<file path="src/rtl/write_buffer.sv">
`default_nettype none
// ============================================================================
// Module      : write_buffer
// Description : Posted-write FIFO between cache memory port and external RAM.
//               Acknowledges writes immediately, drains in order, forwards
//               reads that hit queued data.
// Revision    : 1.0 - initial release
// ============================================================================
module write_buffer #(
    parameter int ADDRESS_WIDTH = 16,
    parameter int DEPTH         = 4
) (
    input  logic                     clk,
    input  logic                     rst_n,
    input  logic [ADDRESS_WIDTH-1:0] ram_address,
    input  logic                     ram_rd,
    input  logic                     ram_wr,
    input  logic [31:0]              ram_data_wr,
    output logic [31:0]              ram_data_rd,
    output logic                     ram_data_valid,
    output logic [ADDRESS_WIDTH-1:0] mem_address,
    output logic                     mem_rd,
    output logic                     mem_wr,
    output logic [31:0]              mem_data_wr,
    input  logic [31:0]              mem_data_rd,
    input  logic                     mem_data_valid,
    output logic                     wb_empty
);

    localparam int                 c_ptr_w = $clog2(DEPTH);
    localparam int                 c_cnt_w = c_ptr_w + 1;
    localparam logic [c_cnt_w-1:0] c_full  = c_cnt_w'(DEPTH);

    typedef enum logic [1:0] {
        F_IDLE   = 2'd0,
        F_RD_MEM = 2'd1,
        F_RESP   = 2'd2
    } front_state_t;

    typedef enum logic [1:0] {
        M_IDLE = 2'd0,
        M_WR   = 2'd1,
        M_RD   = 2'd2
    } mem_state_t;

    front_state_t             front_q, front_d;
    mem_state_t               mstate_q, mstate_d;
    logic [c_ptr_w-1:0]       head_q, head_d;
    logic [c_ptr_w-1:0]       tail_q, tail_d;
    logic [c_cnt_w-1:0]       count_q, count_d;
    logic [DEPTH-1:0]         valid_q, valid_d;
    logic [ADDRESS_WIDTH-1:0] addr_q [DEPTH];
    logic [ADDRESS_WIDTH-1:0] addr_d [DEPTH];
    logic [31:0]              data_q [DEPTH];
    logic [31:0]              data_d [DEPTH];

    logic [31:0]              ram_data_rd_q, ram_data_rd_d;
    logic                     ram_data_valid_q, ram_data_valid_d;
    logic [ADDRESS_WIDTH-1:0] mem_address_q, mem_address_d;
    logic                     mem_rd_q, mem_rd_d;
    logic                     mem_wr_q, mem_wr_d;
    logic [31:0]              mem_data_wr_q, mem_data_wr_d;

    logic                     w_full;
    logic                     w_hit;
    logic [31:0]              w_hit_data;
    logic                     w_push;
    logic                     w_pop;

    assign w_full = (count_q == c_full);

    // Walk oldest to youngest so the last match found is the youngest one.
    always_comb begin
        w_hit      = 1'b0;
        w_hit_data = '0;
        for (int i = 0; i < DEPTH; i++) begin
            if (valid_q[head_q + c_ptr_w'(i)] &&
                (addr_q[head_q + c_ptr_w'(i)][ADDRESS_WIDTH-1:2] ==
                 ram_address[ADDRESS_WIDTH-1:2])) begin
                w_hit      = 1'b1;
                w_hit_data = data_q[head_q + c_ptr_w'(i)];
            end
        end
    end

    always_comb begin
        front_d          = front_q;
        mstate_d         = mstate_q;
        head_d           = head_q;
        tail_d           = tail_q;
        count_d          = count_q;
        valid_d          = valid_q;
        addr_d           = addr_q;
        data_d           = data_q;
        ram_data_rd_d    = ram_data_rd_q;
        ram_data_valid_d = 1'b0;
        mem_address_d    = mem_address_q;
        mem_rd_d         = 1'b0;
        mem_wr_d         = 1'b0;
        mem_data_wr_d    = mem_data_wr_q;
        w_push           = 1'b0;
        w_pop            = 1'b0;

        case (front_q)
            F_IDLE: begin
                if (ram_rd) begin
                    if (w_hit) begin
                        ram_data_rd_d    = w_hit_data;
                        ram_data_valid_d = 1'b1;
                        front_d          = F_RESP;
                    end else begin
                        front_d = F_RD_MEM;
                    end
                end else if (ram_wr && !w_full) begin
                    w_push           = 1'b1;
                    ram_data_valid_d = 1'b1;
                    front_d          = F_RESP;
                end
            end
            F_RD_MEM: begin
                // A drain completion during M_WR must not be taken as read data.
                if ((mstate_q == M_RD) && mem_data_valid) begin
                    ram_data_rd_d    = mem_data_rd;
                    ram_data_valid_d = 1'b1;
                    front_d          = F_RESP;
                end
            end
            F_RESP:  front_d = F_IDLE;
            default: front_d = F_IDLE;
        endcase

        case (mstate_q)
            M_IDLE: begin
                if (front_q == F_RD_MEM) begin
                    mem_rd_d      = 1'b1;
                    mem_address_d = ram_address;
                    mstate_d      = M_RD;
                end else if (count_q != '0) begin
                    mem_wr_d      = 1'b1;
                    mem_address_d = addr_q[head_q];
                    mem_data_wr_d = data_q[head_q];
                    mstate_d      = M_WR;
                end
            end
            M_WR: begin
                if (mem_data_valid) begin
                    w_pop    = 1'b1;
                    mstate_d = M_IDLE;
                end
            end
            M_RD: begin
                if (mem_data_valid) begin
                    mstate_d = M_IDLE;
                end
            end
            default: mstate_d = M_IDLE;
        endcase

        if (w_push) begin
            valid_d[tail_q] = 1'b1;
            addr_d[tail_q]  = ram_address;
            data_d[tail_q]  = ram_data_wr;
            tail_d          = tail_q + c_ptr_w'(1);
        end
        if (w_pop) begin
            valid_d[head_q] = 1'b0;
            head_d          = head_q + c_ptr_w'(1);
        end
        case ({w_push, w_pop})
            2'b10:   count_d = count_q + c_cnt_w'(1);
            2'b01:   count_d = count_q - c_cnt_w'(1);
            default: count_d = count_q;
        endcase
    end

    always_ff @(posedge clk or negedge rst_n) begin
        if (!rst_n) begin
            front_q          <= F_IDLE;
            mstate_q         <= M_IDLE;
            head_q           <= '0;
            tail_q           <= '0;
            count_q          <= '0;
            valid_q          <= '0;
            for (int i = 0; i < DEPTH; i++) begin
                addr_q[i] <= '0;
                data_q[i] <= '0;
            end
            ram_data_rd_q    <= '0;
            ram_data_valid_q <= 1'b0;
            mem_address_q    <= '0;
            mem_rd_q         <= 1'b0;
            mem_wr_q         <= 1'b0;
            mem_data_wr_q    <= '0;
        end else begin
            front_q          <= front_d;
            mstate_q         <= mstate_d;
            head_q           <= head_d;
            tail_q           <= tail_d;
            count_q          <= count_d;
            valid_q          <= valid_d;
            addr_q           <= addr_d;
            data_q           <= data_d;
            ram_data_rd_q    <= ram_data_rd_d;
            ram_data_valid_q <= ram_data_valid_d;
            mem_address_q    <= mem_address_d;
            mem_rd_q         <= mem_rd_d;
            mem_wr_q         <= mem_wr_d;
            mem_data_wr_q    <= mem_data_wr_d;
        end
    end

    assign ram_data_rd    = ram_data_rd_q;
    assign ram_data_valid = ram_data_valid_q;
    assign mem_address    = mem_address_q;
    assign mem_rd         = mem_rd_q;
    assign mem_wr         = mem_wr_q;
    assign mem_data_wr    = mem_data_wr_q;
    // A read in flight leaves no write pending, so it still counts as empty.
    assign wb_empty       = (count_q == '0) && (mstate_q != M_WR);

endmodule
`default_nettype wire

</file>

...

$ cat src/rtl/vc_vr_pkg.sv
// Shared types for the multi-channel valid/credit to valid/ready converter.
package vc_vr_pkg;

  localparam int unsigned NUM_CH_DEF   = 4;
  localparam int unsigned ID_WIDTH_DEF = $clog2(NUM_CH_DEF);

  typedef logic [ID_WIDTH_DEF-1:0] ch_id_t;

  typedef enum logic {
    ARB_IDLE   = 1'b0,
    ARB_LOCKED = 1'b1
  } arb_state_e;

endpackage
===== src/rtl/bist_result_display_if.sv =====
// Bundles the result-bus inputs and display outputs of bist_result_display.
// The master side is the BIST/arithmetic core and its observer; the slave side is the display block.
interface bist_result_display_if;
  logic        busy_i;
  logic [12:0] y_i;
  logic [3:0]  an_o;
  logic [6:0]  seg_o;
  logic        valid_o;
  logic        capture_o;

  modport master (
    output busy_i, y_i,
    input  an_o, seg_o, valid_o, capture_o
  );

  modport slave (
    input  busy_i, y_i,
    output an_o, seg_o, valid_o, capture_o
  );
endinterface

» To do
Wherever the line holding "w_hit_data = data_q[head_q" falls in the entries above, copy exactly from it through the line holding "M_IDLE: begin", inclusive, and add nothing.

» Solution for this exercise
                w_hit_data = data_q[head_q + c_ptr_w'(i)];
            end
        end
    end

    always_comb begin
        front_d          = front_q;
        mstate_d         = mstate_q;
        head_d           = head_q;
        tail_d           = tail_q;
        count_d          = count_q;
        valid_d          = valid_q;
        addr_d           = addr_q;
        data_d           = data_q;
        ram_data_rd_d    = ram_data_rd_q;
        ram_data_valid_d = 1'b0;
        mem_address_d    = mem_address_q;
        mem_rd_d         = 1'b0;
        mem_wr_d         = 1'b0;
        mem_data_wr_d    = mem_data_wr_q;
        w_push           = 1'b0;
        w_pop            = 1'b0;

        case (front_q)
            F_IDLE: begin
                if (ram_rd) begin
                    if (w_hit) begin
                        ram_data_rd_d    = w_hit_data;
                        ram_data_valid_d = 1'b1;
                        front_d          = F_RESP;
                    end else begin
                        front_d = F_RD_MEM;
                    end
                end else if (ram_wr && !w_full) begin
                    w_push           = 1'b1;
                    ram_data_valid_d = 1'b1;
                    front_d          = F_RESP;
                end
            end
            F_RD_MEM: begin
                // A drain completion during M_WR must not be taken as read data.
                if ((mstate_q == M_RD) && mem_data_valid) begin
                    ram_data_rd_d    = mem_data_rd;
                    ram_data_valid_d = 1'b1;
                    front_d          = F_RESP;
                end
            end
            F_RESP:  front_d = F_IDLE;
            default: front_d = F_IDLE;
        endcase

        case (mstate_q)
            M_IDLE: begin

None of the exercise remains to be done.